In order to compare the cellular uptake behavior of the DTX/FPR-675 Pluronic NPs, 1×104 cells were seeded on a dish with a cover slip and allowed to attach for 1 day. After cell attachment, the medium was replaced with 2 mL of serum with a culture medium containing the DTX/FPR-675 Pluronic NPs (5 mg of DTX) and then incubated for one hour. Next, the cells were washed twice with phosphate-buffered saline (pH 7.4) and fixed with a 4 v/v% paraformaldehyde solution. For nuclear staining, the cells were incubated with 4′,6-diamidino-2-phenylindole (3 mmol) for 10 minutes at 25°C, followed by several washes in phosphate-buffered saline.

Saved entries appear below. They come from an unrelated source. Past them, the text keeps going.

$ cat config.mk
export PLATFORM = sky130hd
export DESIGN_NAME = mult_accum_ctrl
export DESIGN_NICKNAME = d
export VERILOG_FILES = /design/src/rtl/mult_accum_ctrl_pkg.sv /design/src/rtl/mult_accum_ctrl.sv
export SDC_FILE = /design/constraint.sdc
export NUM_CORES = 1
export LEC_CHECK = 0
export ABC_AREA = 1
export CAP_MARGIN = 10
export CELL_PAD_IN_SITES_DETAIL_PLACEMENT = 1
export CELL_PAD_IN_SITES_GLOBAL_PLACEMENT = 2
export CORE_MARGIN = 2
export CORE_UTILIZATION = 31
export CTS_CLUSTER_DIAMETER = 100
export CTS_CLUSTER_SIZE = 30
export DETAILED_ROUTE_END_ITERATION = 10
export PLACE_DENSITY_LB_ADDON = 0.1
export SLEW_MARGIN = 20
export SYNTH_ARGS = -nofsm -noshare
export SYNTH_HDL_FRONTEND = slang
export SYNTH_SLANG_ARGS = --single-unit
$ cat constraint.sdc
create_clock -name sys_clk -period 2.9 [get_ports sys_clk]
set_input_delay 0.58 -clock sys_clk [delete_from_list [all_inputs] [get_ports sys_clk]]
set_output_delay 0.58 -clock sys_clk [all_outputs]
set_load 0.03 [all_outputs]
$ cat src/rtl/mult_accum_ctrl_pkg.sv
// mult_accum_ctrl_pkg: shared state encoding and default widths for the MAC burst controller
package mult_accum_ctrl_pkg;
  localparam int LEN_W_DEF = 8;
  localparam int ACC_W_DEF = 40;
  typedef enum logic [1:0] {IDLE, ACCUM, FLUSH, DONE} state_t;
endpackage

$ cat src/rtl/mult_accum_ctrl.sv
// mult_accum_ctrl: accumulates a burst of registered signed products and hands the sum downstream
module mult_accum_ctrl
  import mult_accum_ctrl_pkg::*;
#(
  parameter int LEN_W = LEN_W_DEF,
  parameter int ACC_W = ACC_W_DEF
) (
  input  logic             sys_clk,
  input  logic             sys_rst,
  input  logic             start,
  input  logic [LEN_W-1:0] cfg_len,
  input  logic [31:0]      C_NUM,
  input  logic             prod_valid,
  output logic             prod_ready,
  output logic [ACC_W-1:0] acc_num,
  output logic             acc_valid,
  input  logic             acc_ready,
  output logic             busy
);
  state_t state, next_state;
  logic [LEN_W-1:0] cnt;
  logic [31:0] prod;
  logic [ACC_W-1:0] acc;
  logic hs, last;
  assign hs = prod_valid & prod_ready;
  assign last = hs && cnt == LEN_W'(1);
  assign acc_num = acc;
  always_ff @(posedge sys_clk or posedge sys_rst)
    if (sys_rst) state <= IDLE;
    else state <= next_state;
  always_comb begin
    next_state = state;
    case (state)
      IDLE:  next_state = start ? ACCUM : IDLE;
      ACCUM: next_state = last ? FLUSH : ACCUM;
      FLUSH: next_state = DONE;
      DONE:  next_state = acc_ready ? IDLE : DONE;
      default: next_state = IDLE;
    endcase
  end
  always_comb begin
    prod_ready = state == ACCUM;
    acc_valid = state == DONE;
    busy = state != IDLE;
  end
  // prod holds zero on bubbles so the one-edge-late add contributes nothing for them
  always_ff @(posedge sys_clk or posedge sys_rst)
    if (sys_rst) begin
      cnt <= '0;
      prod <= '0;
      acc <= '0;
    end else if (state == IDLE && start) begin
      cnt <= cfg_len;
      prod <= '0;
      acc <= '0;
    end else if (state == ACCUM || state == FLUSH) begin
      if (hs) cnt <= cnt - LEN_W'(1);
      prod <= hs ? C_NUM : '0;
      acc <= acc + {{(ACC_W-32){prod[31]}}, prod};
    end
endmodule

==> run summary, run 1 <==
routed vias/inst - 4.720
drt pass-1 iters - 4
Syn Nets - 1028
Yosys cell types - 33
H-tree levels - 3
clk root buf - clkbuf_16
Finished Cell Area - 7854 sq um
min-delay worst type - reg -> reg
Overall Global Routing Usage - 0.2018
setup_tns - 0 ps
Critical Path RT - 2320 ps
Gate power share - 0.497
share of cells above drive strength 1 - 0.05831
Worst slew margin - 0.6190
Synth Instances - 936
CTS max path bufs - 2
Core ar. - 19650 sq um
ANT cells - 0
Sw Pwr - 2.884 mW
crit path to - busy
Slowest-stage cell, CP - clkdlybuf4s50_1
Chip Width - 146.0 um
clock-pin slew on the worst setup and hold paths - 70 ps
register share of total power - 0.286
area growth from synthesis to layout - 25.62%
drt initial violations - 219
hold slack - 513.7 ps
Post-CTS Hold Buffers - 0
Remaining Overflow, GRT - 0
count of pins over their slew limit - 0
Max Clk Rate - 0.4291 GHz
drt total wl - 20680 um
clk_skew - 10.68 ps
Crit. Startpoint - state[0]$_DFF_PP0_
Routed WL per cell - 15.98 um
PD cells - 835.6 nW/um^2
Initial Util - 0.3181
Layout Nets - 1118
Max Cap Violations - 0
CP cell instances - inv_1 > ha_1 > inv_1 > clkdlybuf4s50_1
leak pwr - 4.116 nW
largest net degree at the start of global routing - 73
Pint - 3.679 mW
initial antenna violation count - 0
final hold viol count - 0
number of global-route vias before repair - 6467
synthesis-stage register bit count - 82
port bufs - 87
Final min period - 2330 ps
clock latency on the worst-skew pair - 350 ps
Die H - 146.0 um
Mapped Area - 6252 sq um
total number of vias - 6108
hold path cells - 1
clock sink count - 82
CP Max Fanout - 3
hpwl dp - 16340 um
postcts setup bufs - 0
die area - 21320 sq um
Mapped Avg Cell Area - 6.680 sq um
Register-to-Register Path Depth - 12
Post-CTS Resized - 0
DRT antenna net count - 0
reg-to-reg slack, setup - 640 ps
cts bufs inserted - 9
Pwr Total - 6.562 mW
Final Non-Filler Cells - 1294
GPL Wtd Cong - 0.8345
Cell Area, Placed - 7500 sq um
global-route wire length before repair - 34320 um
Placed Cells incl. Taps - 1280
RR Endpoint - acc_num[32]$_DFFE_PP0P_
CP Launch Type - flop
Clock Power Share - 0.217
RSZ-0062 raised after global routing - false
status - finished clean
Critical Path Max Stage Delay - 670 ps
Worst VDD drop - 685.4 uV
Ys Warns - 0
sequential area share after synthesis - 0.3282
Slew @ Worst Pin - 570.9 ps
period utilization - 0.8036
Top cell by count, worst path - inv_1
final setup vio count - 0
Worst Setup Path Type - reg -> out
Core Util, Final - 0.3996
io pins - 88
CTS tree - yes
setup slack at placement - 600.5 ps
num rows - 51
critical path capture point type - primary output
crit path DAT - 1750 ps
reg2reg start - acc_num[0]$_DFFE_PP0P_
post-route setup slack - 569.6 ps
DR DRC count - 0
switching fraction of total power - 0.4394
## worst min path at each step
| stage | start | end | slack (ps) |
|---|---|---|---|
| 2_1_floorplan | prod[19]$_DFFE_PP0P_ | prod[19]$_DFFE_PP0P_ | 480 |
| 3_3_place_gp | prod[0]$_DFFE_PP0P_ | prod[0]$_DFFE_PP0P_ | 500 |
| 3_5_place_dp | prod[10]$_DFFE_PP0P_ | prod[10]$_DFFE_PP0P_ | 500 |
| 4_1_cts | prod[8]$_DFFE_PP0P_ | prod[8]$_DFFE_PP0P_ | 520 |
| 5_1_grt | prod[10]$_DFFE_PP0P_ | prod[10]$_DFFE_PP0P_ | 530 |
| 6_report | prod[8]$_DFFE_PP0P_ | prod[8]$_DFFE_PP0P_ | 510 |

The intracellular localization of the DTX/FPR-675 Pluronic NPs was observed using an IX81-ZDC focus drift compensating microscope (Olympus, Tokyo, Japan), where the excitation and emission wavelengths were 673 nm and 692 nm, respectively.
Lymphatic tracking and tissue distribution of the DTX/FPR-675 Pluronic NPs
The mice were anesthetized intraperitoneally using a solution containing 8 mg/mL ketamine (Ketalar®, Panpharma, Fougères, France) and 0.8 mg/mL xylazine (Rompun®, Bayer Pharma, Puteaux, France) at 0.015 mL/g of body weight. The lymph node was examined after intradermal injection into the left forepaw pad with the DTX/FPR-675 Pluronic NPs in an aqueous dispersion (10 μL, 1 mg/mL of DTX) using an NIRF image system. Images for lymphatic tracking were obtained at predetermined time points after NP injection using a 580 nm filtered charge coupled device camera under illumination at 460–490 nm, which was implemented in a high sensitivity imaging system (Olympus OV100) for data acquisition and analysis. In order to evaluate the distribution of NPs in lymphatic tissue, the lymph node (brachial) was obtained from normal mice and tumor-bearing mice and the obtained tissue was embedded in a Tissue Tek® OCT compound (Sakura Finetek, Torrance, CA, USA) and cryosectioned at 8 μm (CM1900 microtome, Leica). The fluorescent images were observed under a fluorescence microscope (Olympus BX51 and Zeiss Axioskop2 FS Plus).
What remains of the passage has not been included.